While babycenter.com's cost calculator estimated that it should cost us around $9,000 to raise our child for the first year, I think that is a gross over-estimate for us.
For my husband and me, the only real costs so far are that he hasn't been working part time (which honestly didn't earn a ton of moolah anyhow), the fact that I chose to take 3 months off, diapers & wipes, and the occasional babysitter (which is sometimes free). Samson's birth was covered by my insurance. My husband does daycare, my breastpump was a gently-used hand-me-down (which means Samson's food has been free thus far), and everything else was a gift.
It is amazing how the Lord has provided. Family, friends and even a bunch of people I had never met came to fill our needs with baskets-full of clothes, baby gear, blankets, and everything we have needed. I even had to give some away, because there wasn't room to store it. I wrote right around One hundred thank-you notes to all the people who gave gifts for my baby. This has really allowed me to spend some money on more of the "want" items rather than more of the "need" items.
If I hadn't taken those extra weeks off work, and if I hadn't bought those "want" baby items, I think we would easily get away with spending under $1,000 on Samson's first six months.

P.S. If you are reading this and wondering where your thank-you is, I promise its on the way!

Wednesday, June 24, 2009

Thoughts on My Marriage: Part 2; The Mystery of Love

Have you ever been in a bad romantic relationship or had a "failed relationship"?
I am little obsessed with the idea lately.
If you have been following my posts and links on Facebook or my blog, you probably get the message by now that I have been feeling extremely depressed about the state of relationships and marriage in our society.
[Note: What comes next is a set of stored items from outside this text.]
==> config.mk <==
export PLATFORM = sky130hd
export DESIGN_NAME = regfile_writeback_unit
export DESIGN_NICKNAME = d
export VERILOG_FILES = /design/src/rtl/regfile_writeback_unit.sv
export SDC_FILE = /design/constraint.sdc
export NUM_CORES = 1
export LEC_CHECK = 0
export BUFFER_PORTS_ARGS = -buffer_cell sky130_fd_sc_hd__clkbuf_2
export CAP_MARGIN = 20
export CELL_PAD_IN_SITES_DETAIL_PLACEMENT = 2
export CELL_PAD_IN_SITES_GLOBAL_PLACEMENT = 2
export CORE_ASPECT_RATIO = 1.2
export CORE_MARGIN = 8
export CORE_UTILIZATION = 42
export CTS_BUF_LIST = sky130_fd_sc_hd__clkbuf_4 sky130_fd_sc_hd__clkbuf_8
export CTS_CLUSTER_DIAMETER = 30
export DETAILED_ROUTE_END_ITERATION = 16
export PLACE_DENSITY = 0.82
export SLEW_MARGIN = 10
export SYNTH_ARGS = -nofsm -noshare
export SYNTH_HDL_FRONTEND = slang
export SYNTH_SLANG_ARGS = --single-unit
export TNS_END_PERCENT = 5
==> constraint.sdc <==
create_clock -name i_clk -period 4.2 [get_ports i_clk]
set_input_delay 0.42 -clock i_clk [delete_from_list [all_inputs] [get_ports i_clk]]
set_output_delay 0.42 -clock i_clk [all_outputs]
set_load 0.005 [all_outputs]
==> src/rtl/regfile_writeback_unit.sv <==
// rtl/regfile_writeback_unit.sv - register-file write-port producer: ALU/long-latency merge, result FIFO, scoreboard
//
// Merges single-cycle ALU results with buffered long-latency results (load,
// mul/div) into one registered register-file write stream. It also keeps a
// destination scoreboard that decode uses to stall on pending registers.
//
// Ports:
//   i_clk, i_arst                          clock; asynchronous active-high reset
//   i_alu_valid/o_alu_ready/i_alu_addr/i_alu_data
//                                          single-cycle ALU result handshake
//   i_ll_valid/o_ll_ready/i_ll_addr/i_ll_data
//                                          long-latency result handshake (buffered)
//   i_reserve_en/i_reserve_addr            mark a long-latency destination busy at issue
//   i_rs1_addr/i_rs2_addr, o_stall         decode source check against the scoreboard
//   o_busy                                 scoreboard vector
//   o_write_en_3/o_addr_3/o_write_data_3   registered register-file write port
module regfile_writeback_unit #(
    parameter int DATA_WIDTH = 64,
    parameter int ADDR_WIDTH = 5,
    parameter int REG_DEPTH  = 32,
    parameter int FIFO_DEPTH = 4
) (
    input  logic                  i_clk,
    input  logic                  i_arst,
    input  logic                  i_alu_valid,
    output logic                  o_alu_ready,
    input  logic [ADDR_WIDTH-1:0] i_alu_addr,
    input  logic [DATA_WIDTH-1:0] i_alu_data,
    input  logic                  i_ll_valid,
    output logic                  o_ll_ready,
    input  logic [ADDR_WIDTH-1:0] i_ll_addr,
    input  logic [DATA_WIDTH-1:0] i_ll_data,
    input  logic                  i_reserve_en,
    input  logic [ADDR_WIDTH-1:0] i_reserve_addr,
    input  logic [ADDR_WIDTH-1:0] i_rs1_addr,
    input  logic [ADDR_WIDTH-1:0] i_rs2_addr,
    output logic                  o_stall,
    output logic [REG_DEPTH-1:0]  o_busy,
    output logic                  o_write_en_3,
    output logic [ADDR_WIDTH-1:0] o_addr_3,
    output logic [DATA_WIDTH-1:0] o_write_data_3
);

    localparam int PTR_W = (FIFO_DEPTH > 1) ? $clog2(FIFO_DEPTH) : 1;
    localparam logic [PTR_W-1:0] PTR_ONE  = PTR_W'(1);
    localparam logic [PTR_W:0]   CNT_ONE  = (PTR_W + 1)'(1);
    localparam logic [PTR_W:0]   CNT_FULL = (PTR_W + 1)'(FIFO_DEPTH);

    logic [ADDR_WIDTH-1:0] fifo_addr [FIFO_DEPTH];
    logic [DATA_WIDTH-1:0] fifo_data [FIFO_DEPTH];
    logic [PTR_W-1:0]      wr_ptr;
    logic [PTR_W-1:0]      rd_ptr;
    logic [PTR_W:0]        count;

    logic                  full;
    logic                  empty;
    logic                  alu_take;
    logic                  ll_push;
    logic                  ll_pop;
    logic [ADDR_WIDTH-1:0] head_addr;
    logic [DATA_WIDTH-1:0] head_data;

    logic                  sel_valid;
    logic [ADDR_WIDTH-1:0] sel_addr;
    logic [DATA_WIDTH-1:0] sel_data;
    logic [REG_DEPTH-1:0]  busy_next;

    assign full      = (count == CNT_FULL);
    assign empty     = (count == '0);
    assign head_addr = fifo_addr[rd_ptr];
    assign head_data = fifo_data[rd_ptr];

    // Both producers are held off while the buffer is full. Holding the ALU
    // back guarantees the arbiter pops, so a steady ALU stream cannot starve
    // the long-latency results.
    assign o_ll_ready  = !full;
    assign o_alu_ready = !full;

    assign alu_take = i_alu_valid && !full;
    assign ll_push  = i_ll_valid && !full;
    assign ll_pop   = !alu_take && !empty;

    // ALU has priority; otherwise drain the buffer head.
    always_comb begin
        sel_valid = 1'b0;
        sel_addr  = '0;
        sel_data  = '0;
        if (alu_take) begin
            sel_valid = 1'b1;
            sel_addr  = i_alu_addr;
            sel_data  = i_alu_data;
        end else if (ll_pop) begin
            sel_valid = 1'b1;
            sel_addr  = head_addr;
            sel_data  = head_data;
        end
    end

    always_ff @(posedge i_clk) begin
        if (ll_push) begin
            fifo_addr[wr_ptr] <= i_ll_addr;
            fifo_data[wr_ptr] <= i_ll_data;
        end
    end

    always_ff @(posedge i_clk or posedge i_arst) begin
        if (i_arst) begin
            wr_ptr <= '0;
            rd_ptr <= '0;
            count  <= '0;
        end else begin
            if (ll_push) begin
                wr_ptr <= wr_ptr + PTR_ONE;
            end
            if (ll_pop) begin
                rd_ptr <= rd_ptr + PTR_ONE;
            end
            if (ll_push && !ll_pop) begin
                count <= count + CNT_ONE;
            end else if (ll_pop && !ll_push) begin
                count <= count - CNT_ONE;
            end
        end
    end

    // The clear is applied before the set so a same-cycle reserve of the
    // popped destination keeps the bit busy. x0 is never reserved.
    always_comb begin
        busy_next = o_busy;
        if (ll_pop) begin
            busy_next[head_addr] = 1'b0;
        end
        if (i_reserve_en && (i_reserve_addr != '0)) begin
            busy_next[i_reserve_addr] = 1'b1;
        end
    end

    always_ff @(posedge i_clk or posedge i_arst) begin
        if (i_arst) begin
            o_busy <= '0;
        end else begin
            o_busy <= busy_next;
        end
    end

    assign o_stall = o_busy[i_rs1_addr] | o_busy[i_rs2_addr];

    // Idle and x0 writes drive all-zero outputs: the register file bypasses on
    // any read address matching addr_3, so a parked address must be x0.
    always_ff @(posedge i_clk or posedge i_arst) begin
        if (i_arst) begin
            o_write_en_3   <= 1'b0;
            o_addr_3       <= '0;
            o_write_data_3 <= '0;
        end else if (sel_valid && (sel_addr != '0)) begin
            o_write_en_3   <= 1'b1;
            o_addr_3       <= sel_addr;
            o_write_data_3 <= sel_data;
        end else begin
            o_write_en_3   <= 1'b0;
            o_addr_3       <= '0;
            o_write_data_3 <= '0;
        end
    end

endmodule
[src/rtl/mips_debug_pkg.sv]
// Shared constants for the MIPS debug controller: UART byte codes,
// controller state encoding and default widths.
package mips_debug_pkg;

  localparam int NB_DATA = 8;
  localparam int LEN     = 32;

  localparam logic [7:0] CMD_LOAD  = 8'h4C;
  localparam logic [7:0] CMD_CONT  = 8'h43;
  localparam logic [7:0] CMD_STEP  = 8'h53;
  localparam logic [7:0] CMD_CLEAR = 8'h52;

  localparam logic [7:0] RSP_ACK_LOAD = 8'hAA;
  localparam logic [7:0] RSP_ACK_STEP = 8'h5A;
  localparam logic [7:0] RSP_HALTED   = 8'hDD;
  localparam logic [7:0] RSP_ERR      = 8'hEE;

  typedef logic [2:0] state_t;

  localparam state_t ST_IDLE      = 3'd0;
  localparam state_t ST_LOAD_CNT  = 3'd1;
  localparam state_t ST_LOAD_WORD = 3'd2;
  localparam state_t ST_RUN       = 3'd3;
  localparam state_t ST_STEP      = 3'd4;
  localparam state_t ST_TX        = 3'd5;
  localparam state_t ST_DONE      = 3'd6;

  // A load count must name at least one word and fit in program memory.
  function automatic logic count_valid(input logic [7:0] n, input logic [7:0] depth);
    return (n != 8'd0) && (n <= depth);
  endfunction

endpackage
The reasons are many and multi-faceted (and maybe its a little bit because my own relationship is admittedly imperfect). My heart has been heavy-laden with the weight of thinking about sexual sin and the impact of parents' relationships with each other on their children.

I am no expert--I have only been married 4 years! But I think if there is one thing that has kept our marriage strong it is that I always have this sense of commitment and this sense of hope...hope that if we are going through a rough time, we will get through it. Most of the time marriage is a great thing, but you wake up some mornings and you don't feel like loving the person next to you. You decide to do it anyway. You go through seasons that are not filled with passion...occasionally you even go through seasons that are filled with flat-out disdain. But you stick to your commitment, because you made a promise.

The mystery of love is the great mystery of life. I believe to love someone is a choice. You choose to make sacrifices for a person no matter how much they bug you or how messy it gets. And you know what? It pays off. The feelings follow the actions. And the actions are reciprocated. This is not to say that you should love out of expectation for reciprocity, rather you should love knowing that you will reap blessings one way or another. That's part of the mystery.

If you are a follower of Christ, he calls you to love your neighbor, strangers, even your enemies. Love the people that may never show you mercy.

I would venture to say it can be the most difficult thing in a person's life when the person you are trying to love won't love you back. What do you do? (No really, I am asking. What do you do? I would like to know.)

When I am struggling with loving my neighbor, it helps to consider Christ's great love for me. I have rebelled against him, cursed him to his face, hated his followers, and broken my promises to him. I am an adulterer in his eyes.

Yet, he loves me.

The mystery of my relationship with my husband
is that it is more than your average American marriage. Stay tuned for Part 3!

(For those of you reading this on blogger, here is excerpt from 'Thoughts on My Marriage: Part1'
"Ivan and I balance each other in a lot of ways. Its never a perfect balance, but its a balance that blesses us and challenges us. If Ivan didn't have me, he would walk around in the same pants for two weeks and he would be late for everything. If I didn't have Ivan I wouldn't have as much confidence. If Ivan didn't have me he would play an unhealthy amount of video games. If I didn't have Ivan, I would be incredibly bored and my life would be a waste")

Marriage and the Public Good: Ten Principles

Read the article.
This is sort of a scholarly treatise on marriage and how advantageous it is to both society as a whole and to the individual.

I think marriage is incredibly important; the lack of commitment I see in all types of relationships around me is heartbreaking.
What do you think about divorce? Cohabitation? The abundance and acceptance of premarital sexual relations? Please comment.

Tuesday, June 23, 2009

Beautiful Piece of Prose on Purity

http://www.relevantmagazine.com/features-reviews/life/17168-the-purity-puzzle
I loved reading this. This whole idea of marriage and sexual purity has really been on my mind lately. God is impressing something new upon my heart: what can I do to improve the state of relationships and families in our nation?